Exercise details. Range to reproduce from the entries below: the line with "simple gates: 2 / 0.13", the line with "plain buffers,19,155,4.45", and every line in between. Give them exactly and give nothing else.
Available records section start
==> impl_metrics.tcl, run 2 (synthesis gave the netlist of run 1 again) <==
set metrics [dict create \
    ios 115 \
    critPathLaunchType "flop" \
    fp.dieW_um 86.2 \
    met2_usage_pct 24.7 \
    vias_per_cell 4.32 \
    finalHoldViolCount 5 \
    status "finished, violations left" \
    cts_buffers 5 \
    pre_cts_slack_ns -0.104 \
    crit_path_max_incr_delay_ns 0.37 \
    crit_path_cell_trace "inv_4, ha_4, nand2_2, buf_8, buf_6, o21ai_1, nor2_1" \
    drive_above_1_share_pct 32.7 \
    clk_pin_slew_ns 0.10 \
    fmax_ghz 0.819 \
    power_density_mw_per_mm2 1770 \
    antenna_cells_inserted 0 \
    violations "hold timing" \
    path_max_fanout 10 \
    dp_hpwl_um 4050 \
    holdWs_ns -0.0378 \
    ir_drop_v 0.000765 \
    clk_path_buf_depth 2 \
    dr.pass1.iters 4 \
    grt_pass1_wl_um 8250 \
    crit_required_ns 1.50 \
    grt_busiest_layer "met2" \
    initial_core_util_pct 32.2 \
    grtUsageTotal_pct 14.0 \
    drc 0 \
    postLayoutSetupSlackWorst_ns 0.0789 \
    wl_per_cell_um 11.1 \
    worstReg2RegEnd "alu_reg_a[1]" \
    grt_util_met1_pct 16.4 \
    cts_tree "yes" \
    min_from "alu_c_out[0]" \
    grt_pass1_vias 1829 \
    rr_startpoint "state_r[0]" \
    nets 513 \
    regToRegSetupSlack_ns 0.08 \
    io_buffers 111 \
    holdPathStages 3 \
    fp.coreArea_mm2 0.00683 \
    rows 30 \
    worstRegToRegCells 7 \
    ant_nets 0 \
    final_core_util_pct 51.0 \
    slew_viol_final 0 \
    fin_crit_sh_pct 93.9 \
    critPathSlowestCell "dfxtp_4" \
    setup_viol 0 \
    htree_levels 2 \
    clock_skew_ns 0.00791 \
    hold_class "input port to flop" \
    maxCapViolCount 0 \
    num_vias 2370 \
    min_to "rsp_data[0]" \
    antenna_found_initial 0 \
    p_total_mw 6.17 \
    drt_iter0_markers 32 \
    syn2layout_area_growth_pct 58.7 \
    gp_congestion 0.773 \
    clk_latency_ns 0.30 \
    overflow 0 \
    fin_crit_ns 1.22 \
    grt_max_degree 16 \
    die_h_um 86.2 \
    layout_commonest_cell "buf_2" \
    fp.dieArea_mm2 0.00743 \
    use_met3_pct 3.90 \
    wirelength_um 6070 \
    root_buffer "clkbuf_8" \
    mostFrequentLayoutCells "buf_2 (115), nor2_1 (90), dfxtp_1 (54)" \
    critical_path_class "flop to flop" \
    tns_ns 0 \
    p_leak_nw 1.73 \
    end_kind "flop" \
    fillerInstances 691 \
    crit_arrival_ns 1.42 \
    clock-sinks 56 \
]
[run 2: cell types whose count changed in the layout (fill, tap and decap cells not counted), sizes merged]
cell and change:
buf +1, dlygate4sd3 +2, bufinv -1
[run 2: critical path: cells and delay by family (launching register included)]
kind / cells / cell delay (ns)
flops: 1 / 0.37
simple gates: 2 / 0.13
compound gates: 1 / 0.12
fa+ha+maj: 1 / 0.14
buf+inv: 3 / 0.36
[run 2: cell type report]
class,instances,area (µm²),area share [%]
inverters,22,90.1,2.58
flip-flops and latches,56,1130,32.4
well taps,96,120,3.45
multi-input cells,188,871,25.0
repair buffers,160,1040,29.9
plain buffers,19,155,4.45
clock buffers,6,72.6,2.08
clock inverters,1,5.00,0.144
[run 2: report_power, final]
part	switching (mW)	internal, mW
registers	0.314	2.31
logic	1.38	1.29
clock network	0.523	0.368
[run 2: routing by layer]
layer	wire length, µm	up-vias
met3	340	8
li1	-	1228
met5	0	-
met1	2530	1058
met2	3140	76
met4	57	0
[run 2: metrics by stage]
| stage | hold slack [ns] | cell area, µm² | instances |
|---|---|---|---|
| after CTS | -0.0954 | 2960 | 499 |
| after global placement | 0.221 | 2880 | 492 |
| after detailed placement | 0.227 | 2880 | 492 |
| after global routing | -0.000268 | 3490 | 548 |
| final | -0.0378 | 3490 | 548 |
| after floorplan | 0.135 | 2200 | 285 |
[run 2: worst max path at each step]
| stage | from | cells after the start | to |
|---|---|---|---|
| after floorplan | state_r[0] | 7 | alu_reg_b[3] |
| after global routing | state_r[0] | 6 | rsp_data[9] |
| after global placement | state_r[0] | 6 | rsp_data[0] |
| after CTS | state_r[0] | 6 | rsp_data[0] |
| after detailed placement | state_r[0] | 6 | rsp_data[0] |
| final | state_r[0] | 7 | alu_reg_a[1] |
Available records section end
Available records section start
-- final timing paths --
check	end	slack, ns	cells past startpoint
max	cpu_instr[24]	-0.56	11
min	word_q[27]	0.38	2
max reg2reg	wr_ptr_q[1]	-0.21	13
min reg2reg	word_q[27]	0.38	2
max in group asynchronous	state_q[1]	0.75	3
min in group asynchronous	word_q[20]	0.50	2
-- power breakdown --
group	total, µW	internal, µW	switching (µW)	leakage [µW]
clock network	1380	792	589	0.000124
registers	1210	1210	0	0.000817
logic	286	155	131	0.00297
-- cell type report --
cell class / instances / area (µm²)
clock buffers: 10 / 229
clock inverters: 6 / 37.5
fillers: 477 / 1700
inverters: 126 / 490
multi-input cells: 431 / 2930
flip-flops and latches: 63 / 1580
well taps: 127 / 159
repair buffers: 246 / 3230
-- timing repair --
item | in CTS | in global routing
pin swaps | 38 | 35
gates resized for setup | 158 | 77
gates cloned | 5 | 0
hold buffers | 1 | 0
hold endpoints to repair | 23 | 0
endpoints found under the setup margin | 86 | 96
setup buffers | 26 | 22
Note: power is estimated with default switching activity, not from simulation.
Available records section end
Available records section start
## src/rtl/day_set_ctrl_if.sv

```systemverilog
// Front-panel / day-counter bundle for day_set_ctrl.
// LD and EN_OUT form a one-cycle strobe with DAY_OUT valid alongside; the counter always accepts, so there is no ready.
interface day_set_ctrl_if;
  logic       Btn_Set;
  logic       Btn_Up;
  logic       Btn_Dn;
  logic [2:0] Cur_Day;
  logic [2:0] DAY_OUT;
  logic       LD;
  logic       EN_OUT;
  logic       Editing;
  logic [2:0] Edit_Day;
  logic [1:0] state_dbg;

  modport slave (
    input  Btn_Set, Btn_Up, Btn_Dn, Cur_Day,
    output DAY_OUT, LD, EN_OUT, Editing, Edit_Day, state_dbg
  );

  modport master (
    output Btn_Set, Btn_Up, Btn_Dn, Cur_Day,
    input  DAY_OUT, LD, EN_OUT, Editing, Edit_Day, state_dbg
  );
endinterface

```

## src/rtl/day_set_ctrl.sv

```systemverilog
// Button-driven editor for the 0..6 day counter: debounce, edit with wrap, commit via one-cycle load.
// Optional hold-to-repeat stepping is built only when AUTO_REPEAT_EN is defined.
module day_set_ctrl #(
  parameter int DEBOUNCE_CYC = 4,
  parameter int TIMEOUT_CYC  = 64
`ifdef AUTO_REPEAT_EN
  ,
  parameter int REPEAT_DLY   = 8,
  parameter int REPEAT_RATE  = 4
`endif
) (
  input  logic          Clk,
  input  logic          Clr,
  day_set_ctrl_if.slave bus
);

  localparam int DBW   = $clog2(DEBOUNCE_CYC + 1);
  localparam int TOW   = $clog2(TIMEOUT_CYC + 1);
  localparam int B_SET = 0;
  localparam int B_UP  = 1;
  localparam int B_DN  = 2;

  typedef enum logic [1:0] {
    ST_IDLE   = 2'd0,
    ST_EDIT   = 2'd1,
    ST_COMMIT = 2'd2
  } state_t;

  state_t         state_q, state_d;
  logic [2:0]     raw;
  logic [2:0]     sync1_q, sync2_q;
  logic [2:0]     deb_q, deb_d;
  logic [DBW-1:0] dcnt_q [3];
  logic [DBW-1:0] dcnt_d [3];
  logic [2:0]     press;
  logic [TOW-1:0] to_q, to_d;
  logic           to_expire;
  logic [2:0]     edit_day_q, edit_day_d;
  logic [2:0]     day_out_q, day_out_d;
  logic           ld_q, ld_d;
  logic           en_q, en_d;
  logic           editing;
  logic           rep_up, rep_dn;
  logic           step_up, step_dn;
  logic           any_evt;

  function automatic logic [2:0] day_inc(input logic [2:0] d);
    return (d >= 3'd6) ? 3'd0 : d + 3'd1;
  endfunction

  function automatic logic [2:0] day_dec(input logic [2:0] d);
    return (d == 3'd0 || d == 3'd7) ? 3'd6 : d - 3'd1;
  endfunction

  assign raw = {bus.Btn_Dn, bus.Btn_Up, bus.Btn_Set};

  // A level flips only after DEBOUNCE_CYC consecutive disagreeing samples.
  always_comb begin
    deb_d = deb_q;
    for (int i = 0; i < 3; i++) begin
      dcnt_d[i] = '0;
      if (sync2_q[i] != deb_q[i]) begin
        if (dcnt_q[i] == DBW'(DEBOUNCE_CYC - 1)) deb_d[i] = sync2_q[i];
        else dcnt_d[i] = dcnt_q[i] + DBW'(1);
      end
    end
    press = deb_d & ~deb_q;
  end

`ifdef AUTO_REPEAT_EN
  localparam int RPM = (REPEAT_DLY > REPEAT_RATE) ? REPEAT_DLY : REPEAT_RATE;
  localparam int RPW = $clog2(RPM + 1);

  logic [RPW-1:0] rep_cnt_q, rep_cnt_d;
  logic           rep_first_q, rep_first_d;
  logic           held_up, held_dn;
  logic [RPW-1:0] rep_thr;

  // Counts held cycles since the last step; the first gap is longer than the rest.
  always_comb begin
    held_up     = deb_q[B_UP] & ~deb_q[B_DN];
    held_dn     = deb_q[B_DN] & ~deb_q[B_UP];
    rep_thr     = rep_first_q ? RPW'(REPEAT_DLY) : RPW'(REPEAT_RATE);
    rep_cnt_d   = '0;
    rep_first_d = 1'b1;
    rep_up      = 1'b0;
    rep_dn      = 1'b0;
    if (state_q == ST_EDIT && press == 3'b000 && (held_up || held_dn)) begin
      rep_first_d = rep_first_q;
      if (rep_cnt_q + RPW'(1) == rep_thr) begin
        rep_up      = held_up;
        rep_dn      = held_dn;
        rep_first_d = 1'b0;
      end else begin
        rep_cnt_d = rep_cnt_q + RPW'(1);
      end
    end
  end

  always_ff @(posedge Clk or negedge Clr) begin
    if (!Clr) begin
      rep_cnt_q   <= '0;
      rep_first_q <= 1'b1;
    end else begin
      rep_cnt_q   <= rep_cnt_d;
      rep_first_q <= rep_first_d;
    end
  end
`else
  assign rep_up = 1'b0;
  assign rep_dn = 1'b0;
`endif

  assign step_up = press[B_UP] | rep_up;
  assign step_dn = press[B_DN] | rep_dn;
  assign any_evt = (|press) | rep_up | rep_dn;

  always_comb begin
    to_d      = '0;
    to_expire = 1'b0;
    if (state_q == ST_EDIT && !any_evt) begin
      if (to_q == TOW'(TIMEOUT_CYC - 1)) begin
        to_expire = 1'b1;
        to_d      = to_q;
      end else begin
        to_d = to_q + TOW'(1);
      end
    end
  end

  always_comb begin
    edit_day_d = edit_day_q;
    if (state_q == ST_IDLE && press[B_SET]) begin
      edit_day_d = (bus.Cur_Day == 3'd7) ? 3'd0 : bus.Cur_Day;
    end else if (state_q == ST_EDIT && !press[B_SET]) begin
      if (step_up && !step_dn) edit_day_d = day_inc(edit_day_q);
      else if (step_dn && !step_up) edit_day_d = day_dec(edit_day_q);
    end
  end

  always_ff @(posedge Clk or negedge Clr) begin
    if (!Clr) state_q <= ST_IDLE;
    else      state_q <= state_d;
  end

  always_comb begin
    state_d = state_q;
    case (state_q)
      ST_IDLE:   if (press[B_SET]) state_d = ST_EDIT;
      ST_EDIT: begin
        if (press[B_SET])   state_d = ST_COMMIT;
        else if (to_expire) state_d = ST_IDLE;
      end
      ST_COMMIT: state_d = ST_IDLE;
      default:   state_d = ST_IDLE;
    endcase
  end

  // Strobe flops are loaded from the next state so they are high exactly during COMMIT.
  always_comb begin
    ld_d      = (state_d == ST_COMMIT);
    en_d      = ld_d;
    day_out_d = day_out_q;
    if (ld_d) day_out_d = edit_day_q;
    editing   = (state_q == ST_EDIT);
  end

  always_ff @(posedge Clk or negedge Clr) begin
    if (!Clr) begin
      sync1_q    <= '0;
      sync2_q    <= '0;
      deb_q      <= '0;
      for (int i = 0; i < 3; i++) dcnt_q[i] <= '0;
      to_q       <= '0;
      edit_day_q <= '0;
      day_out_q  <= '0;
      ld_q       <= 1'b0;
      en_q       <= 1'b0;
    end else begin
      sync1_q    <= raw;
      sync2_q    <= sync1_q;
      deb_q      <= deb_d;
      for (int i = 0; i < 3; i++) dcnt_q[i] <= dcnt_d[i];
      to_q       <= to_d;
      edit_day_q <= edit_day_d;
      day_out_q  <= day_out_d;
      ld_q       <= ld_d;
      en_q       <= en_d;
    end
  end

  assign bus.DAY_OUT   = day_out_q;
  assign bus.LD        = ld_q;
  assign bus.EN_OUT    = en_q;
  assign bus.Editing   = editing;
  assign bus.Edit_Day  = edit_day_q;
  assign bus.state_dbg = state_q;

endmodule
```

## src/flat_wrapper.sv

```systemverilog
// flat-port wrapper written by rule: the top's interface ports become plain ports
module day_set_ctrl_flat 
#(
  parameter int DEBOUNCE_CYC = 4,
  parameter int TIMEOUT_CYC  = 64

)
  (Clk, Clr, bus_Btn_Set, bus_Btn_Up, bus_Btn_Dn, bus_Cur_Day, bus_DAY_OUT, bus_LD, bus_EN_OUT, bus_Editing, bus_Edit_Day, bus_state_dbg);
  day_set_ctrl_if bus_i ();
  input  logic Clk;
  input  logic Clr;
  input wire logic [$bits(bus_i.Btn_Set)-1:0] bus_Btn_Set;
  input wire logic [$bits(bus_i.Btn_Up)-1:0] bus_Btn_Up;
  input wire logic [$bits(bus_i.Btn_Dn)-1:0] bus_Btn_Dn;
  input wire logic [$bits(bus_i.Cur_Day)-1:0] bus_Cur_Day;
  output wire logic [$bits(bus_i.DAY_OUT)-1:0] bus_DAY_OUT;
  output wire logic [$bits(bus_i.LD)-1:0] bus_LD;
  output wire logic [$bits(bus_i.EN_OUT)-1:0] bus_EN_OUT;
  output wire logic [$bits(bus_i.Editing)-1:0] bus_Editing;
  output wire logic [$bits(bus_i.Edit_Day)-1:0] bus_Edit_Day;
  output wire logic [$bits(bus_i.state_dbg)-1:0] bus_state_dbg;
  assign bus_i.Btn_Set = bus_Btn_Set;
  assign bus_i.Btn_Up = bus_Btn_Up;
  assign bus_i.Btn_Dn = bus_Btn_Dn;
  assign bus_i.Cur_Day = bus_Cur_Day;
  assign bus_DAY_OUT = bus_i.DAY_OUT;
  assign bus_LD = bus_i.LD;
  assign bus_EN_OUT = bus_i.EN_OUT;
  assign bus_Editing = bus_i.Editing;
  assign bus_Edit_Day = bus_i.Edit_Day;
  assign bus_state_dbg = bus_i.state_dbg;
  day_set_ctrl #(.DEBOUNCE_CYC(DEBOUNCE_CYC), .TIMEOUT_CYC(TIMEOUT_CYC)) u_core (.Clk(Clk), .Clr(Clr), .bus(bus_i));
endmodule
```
Available records section end
Task answer.
simple gates: 2 / 0.13
compound gates: 1 / 0.12
fa+ha+maj: 1 / 0.14
buf+inv: 3 / 0.36
[run 2: cell type report]
class,instances,area (µm²),area share [%]
inverters,22,90.1,2.58
flip-flops and latches,56,1130,32.4
well taps,96,120,3.45
multi-input cells,188,871,25.0
repair buffers,160,1040,29.9
plain buffers,19,155,4.45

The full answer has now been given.